Growing up in a country that has an estimated 1.85 million CCTV cameras – one of the highest numbers per population in the world – makes young people acutely aware that they can be identified and prosecuted.
But simply hiding their faces won't prevent rioters from being tracked down and hauled before courts, authorities say.
“A lot of these youths are wearing scarves to hide their faces but we’re not just reliant on that," said Martin Lazell, chairman of the Public CCTV Managers Association, the body representing council-run CCTV networks. "We can identify people on how they walk, their height, their clothes, shoes – all manner of things. People recognize people by what they wear and often, despite having full wardrobes, we tend to wear the same clothes most of the time. These people won’t be going home and burning their jeans, trainers, jackets, or coats so they can be identified and placed in an area.”
7,000 authority-run CCTV cameras in London
Mr. Lazell estimates there are around 7,000 authority-run CCTV cameras in London, which are usually better maintained and more modern than privately owned ones.
“Our members’ systems are well run and operated by conscientious operators who usually live in the areas they work. I’d be surprised if councils and police are not sitting down right now going through footage to identify these perpetrators," said Lazell. "They might think they can’t be identified, but they can. They often walk away from a main street and relax their guard not realizing they can still be seen – but they can be.”
That was confirmed by the acting commissioner of London's metropolitan police, Tim Godwin, who is standing in following the resignation of Sir Paul Stephenson in wake of the the British phone hacking scandal.

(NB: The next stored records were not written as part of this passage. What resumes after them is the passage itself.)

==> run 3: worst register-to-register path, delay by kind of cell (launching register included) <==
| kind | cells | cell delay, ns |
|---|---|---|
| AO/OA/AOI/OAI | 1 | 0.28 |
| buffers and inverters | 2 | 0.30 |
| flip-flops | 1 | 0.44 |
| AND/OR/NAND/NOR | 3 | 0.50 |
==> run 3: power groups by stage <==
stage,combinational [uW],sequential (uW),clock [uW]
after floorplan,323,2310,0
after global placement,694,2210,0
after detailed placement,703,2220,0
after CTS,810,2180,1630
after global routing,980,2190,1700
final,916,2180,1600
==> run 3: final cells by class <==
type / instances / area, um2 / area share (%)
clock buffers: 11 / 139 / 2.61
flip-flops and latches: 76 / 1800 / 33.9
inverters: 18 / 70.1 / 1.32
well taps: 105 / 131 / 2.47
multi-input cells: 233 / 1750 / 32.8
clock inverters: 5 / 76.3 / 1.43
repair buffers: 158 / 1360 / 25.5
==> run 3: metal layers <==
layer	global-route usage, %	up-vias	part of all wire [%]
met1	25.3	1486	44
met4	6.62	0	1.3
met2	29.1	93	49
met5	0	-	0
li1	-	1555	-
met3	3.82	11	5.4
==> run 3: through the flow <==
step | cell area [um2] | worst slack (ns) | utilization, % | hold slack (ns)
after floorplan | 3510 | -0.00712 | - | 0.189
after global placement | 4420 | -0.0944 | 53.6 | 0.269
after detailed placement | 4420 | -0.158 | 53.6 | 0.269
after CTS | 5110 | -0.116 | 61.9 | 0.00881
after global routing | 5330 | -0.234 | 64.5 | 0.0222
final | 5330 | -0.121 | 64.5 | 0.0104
==> config.mk <==
export PLATFORM = sky130hd
export DESIGN_NAME = executeStage
export DESIGN_NICKNAME = d
export VERILOG_FILES = /design/src/verilog/execPkg.sv /design/src/verilog/aluExecute.sv /design/src/verilog/executeStage.sv /design/src/verilog/flagResult.sv /design/src/verilog/instrDecode.sv
export VERILOG_INCLUDE_DIRS = /design/src /design/src/verilog
export SDC_FILE = /design/constraint.sdc
export NUM_CORES = 1
export LEC_CHECK = 0
export BUFFER_PORTS_ARGS = -buffer_cell sky130_fd_sc_hd__buf_2
export CORE_ASPECT_RATIO = 0.6
export CORE_UTILIZATION = 45
export CTS_CLUSTER_DIAMETER = 200
export DETAILED_ROUTE_END_ITERATION = 8
export GPL_TIMING_DRIVEN = 0
export PLACE_DENSITY = 0.76
export SYNTH_ARGS = -nofsm -noshare
export SYNTH_HDL_FRONTEND = slang
export SYNTH_SLANG_ARGS = --single-unit
==> constraint.sdc <==
create_clock -name clk -period 35.7 [get_ports clk]
set_clock_uncertainty 0.05 [all_clocks]
set_input_delay 5.355 -clock clk [delete_from_list [all_inputs] [get_ports clk]]
set_output_delay 5.355 -clock clk [all_outputs]
set_load 0.01 [all_outputs]
`config.mk`:
```
export PLATFORM = sky130hd
export DESIGN_NAME = quickq_hw
export DESIGN_NICKNAME = d
export VERILOG_FILES = /design/src/hdl/quickq_pkg.sv /design/src/hdl/pq_if.sv /design/src/hdl/quickq_hw.sv /design/src/hdl/sevenseg_ctl.sv /design/src/hdl/button_pulser.sv /design/src/hdl/quickq.sv
export SDC_FILE = /design/constraint.sdc
export NUM_CORES = 1
export LEC_CHECK = 0
export BUFFER_PORTS_ARGS = -buffer_cell sky130_fd_sc_hd__clkbuf_2
export CORE_MARGIN = 4
export CORE_UTILIZATION = 58
export CTS_CLUSTER_DIAMETER = 80
export DETAILED_ROUTE_END_ITERATION = 8
export PLACE_DENSITY = 0.78
export SLEW_MARGIN = 20
export SYNTH_ARGS = -nofsm -noshare
export SYNTH_HDL_FRONTEND = slang
export SYNTH_HIERARCHICAL = 1
export SYNTH_SLANG_ARGS = --single-unit
```
`constraint.sdc`:
```
create_clock -name clk -period 4.87 [get_ports clk]
set_clock_uncertainty 0.2 [all_clocks]
set_input_delay 0.487 -clock clk [delete_from_list [all_inputs] [get_ports clk]]
set_output_delay 0.487 -clock clk [all_outputs]
set_load 0.02 [all_outputs]
```
## src/include/prio_macros.svh

```systemverilog
// priority stage constants
// port count, queue depth and the opcode encodings seen on the hold ports

`ifndef PRIO_MACROS_SVH
`define PRIO_MACROS_SVH

// number of request ports and entries per issue queue
`define PRIO_NUM_PORTS   4
`define PRIO_QUEUE_DEPTH 16

// opcodes, zero means the port is idle this cycle
`define PRIO_CMD_NONE 4'd0
`define PRIO_CMD_ADD  4'd1
`define PRIO_CMD_SUB  4'd2
`define PRIO_CMD_SHL  4'd5
`define PRIO_CMD_SHR  4'd6

`endif

```

## src/hdl/prio_pkg.sv

```systemverilog
// priority stage types
// request, queue entry and invalid report layouts shared by all blocks

package prio_pkg;

   typedef logic [3:0]  cmd_t;
   typedef logic [1:0]  tag_t;
   typedef logic [1:0]  port_id_t;
   typedef logic [31:0] data_t;

   // occupancy needs one bit more than the index to reach a full queue
   typedef logic [4:0]  qcount_t;

   // one port's command as presented by the hold register
   typedef struct packed {
      cmd_t  cmd;
      tag_t  tag;
      data_t data1;
      data_t data2;
   } hold_req_t;

   // port and tag side by side form the 4-bit response tag seen by the units
   typedef struct packed {
      cmd_t     cmd;
      port_id_t port;
      tag_t     tag;
      data_t    data1;
      data_t    data2;
   } queue_entry_t;

   typedef struct packed {
      logic op;
      tag_t tag;
   } invalid_rsp_t;

   // which queue wins the next same-port conflict
   typedef enum logic {
      TURN_ADD   = 1'b0,
      TURN_SHIFT = 1'b1
   } prio_turn_e;

endpackage

```

## src/hdl/port_arbiter.sv

```systemverilog
// port conflict arbiter
// lets both heads issue unless they come from the same port, in which case
// the two queues take turns

module port_arbiter
   import prio_pkg::*;
(
   input  logic         c_clk,
   input  logic         rst,
   input  queue_entry_t add_head,
   input  logic         add_head_vld,
   input  queue_entry_t shift_head,
   input  logic         shift_head_vld,
   output logic         add_pop,
   output logic         shift_pop
);

   prio_turn_e turn;
   logic       conflict;

   assign conflict = add_head_vld && shift_head_vld &&
                     (add_head.port == shift_head.port);

   assign add_pop   = add_head_vld && (!conflict || (turn == TURN_ADD));
   assign shift_pop = shift_head_vld && (!conflict || (turn == TURN_SHIFT));

   // turn only moves when it was actually used
   always_ff @(posedge c_clk) begin
      if (rst) begin
         turn <= TURN_ADD;
      end else if (conflict) begin
         turn <= (turn == TURN_ADD) ? TURN_SHIFT : TURN_ADD;
      end
   end

   a_one_per_port : assert property (
      @(posedge c_clk) disable iff (rst)
      !(add_pop && shift_pop && (add_head.port == shift_head.port))
   ) else $error("port_arbiter issued both units from port %0d", add_head.port);

   // the losing head has to wait in place and come back unchanged
   a_loser_held : assert property (
      @(posedge c_clk) disable iff (rst)
      (conflict && !add_pop) |=> (add_head_vld && $stable(add_head))
   ) else $error("port_arbiter add head lost after conflict");

   a_shift_loser_held : assert property (
      @(posedge c_clk) disable iff (rst)
      (conflict && !shift_pop) |=> (shift_head_vld && $stable(shift_head))
   ) else $error("port_arbiter shift head lost after conflict");

endmodule

```

## config.mk

```make
export PLATFORM = sky130hd
export DESIGN_NAME = port_arbiter
export DESIGN_NICKNAME = d
export VERILOG_FILES = /design/src/include/prio_macros.svh /design/src/hdl/prio_pkg.sv /design/src/hdl/port_arbiter.sv
export SDC_FILE = /design/constraint.sdc
export NUM_CORES = 1
export LEC_CHECK = 0
export BUFFER_PORTS_ARGS = -buffer_cell sky130_fd_sc_hd__buf_2
export CORE_AREA = 2 2 58 60
export DETAILED_ROUTE_END_ITERATION = 8
export DIE_AREA = 0 0 60 62
export MAX_ROUTING_LAYER = met4
export PLACE_DENSITY_LB_ADDON = 0.2
export SYNTH_ARGS = -nofsm -noshare
export SYNTH_HDL_FRONTEND = slang
export SYNTH_SLANG_ARGS = --single-unit
```

## constraint.sdc

```tcl
create_clock -name c_clk -period 1.8 [get_ports c_clk]
set_clock_uncertainty 0.2 [all_clocks]
set_input_delay 0.45 -clock c_clk [delete_from_list [all_inputs] [get_ports c_clk]]
set_output_delay 0.45 -clock c_clk [all_outputs]
set_load 0.05 [all_outputs]
```
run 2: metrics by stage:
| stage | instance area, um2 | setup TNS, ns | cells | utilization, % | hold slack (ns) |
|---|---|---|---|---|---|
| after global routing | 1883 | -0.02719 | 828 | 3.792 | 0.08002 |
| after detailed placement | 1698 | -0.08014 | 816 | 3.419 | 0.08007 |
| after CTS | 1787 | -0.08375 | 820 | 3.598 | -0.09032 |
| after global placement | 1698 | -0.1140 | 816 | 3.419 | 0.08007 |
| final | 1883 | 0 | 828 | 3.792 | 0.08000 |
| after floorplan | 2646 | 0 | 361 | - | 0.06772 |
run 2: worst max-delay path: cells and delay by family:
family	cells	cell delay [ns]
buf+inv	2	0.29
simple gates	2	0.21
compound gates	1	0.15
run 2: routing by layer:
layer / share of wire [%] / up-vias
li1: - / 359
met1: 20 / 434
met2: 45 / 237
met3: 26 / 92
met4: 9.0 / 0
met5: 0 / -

“Those involved in criminality should be under no illusion," said Mr. Goodwin. "We have been making arrests all evening and have a team working during the night examining CCTV images. We will follow up evidence in the coming days in order to bring anyone else responsible for criminal acts to justice."
Are the cameras deterring police?
The cameras can work both ways, however. Some are speculating that the police may have been reluctant to use tough tactics to quell the rioting for fear of being caught on camera and accused of excessive force.
The memory of newspaper salesman Ian Tomlinson is still fresh in some officer’s minds. The newspaper seller died in April 2009 in London during G20 protests after being struck by a policeman. The police originally denied wrongdoing, but video footage obtained by a newspaper showed he had been subject to "excessive and unreasonable" force leading to an inquest verdict of unlawful killing and manslaughter charges against the baton-wielding officer.
As for helping to catch rioters, one government advisory body fears that CCTV units will now be used to work outside their designed purpose.
“There are 70 points of law within the data protection act which operators have to adhere to," says Paul Mackie, chief executive at CameraWatch. "If they don’t, it makes prosecutions using CCTV much harder. A simple thing like having the wrong time out for a few seconds could totally undermine their use; so private operators must be aware of that – especially before next year’s Olympics.”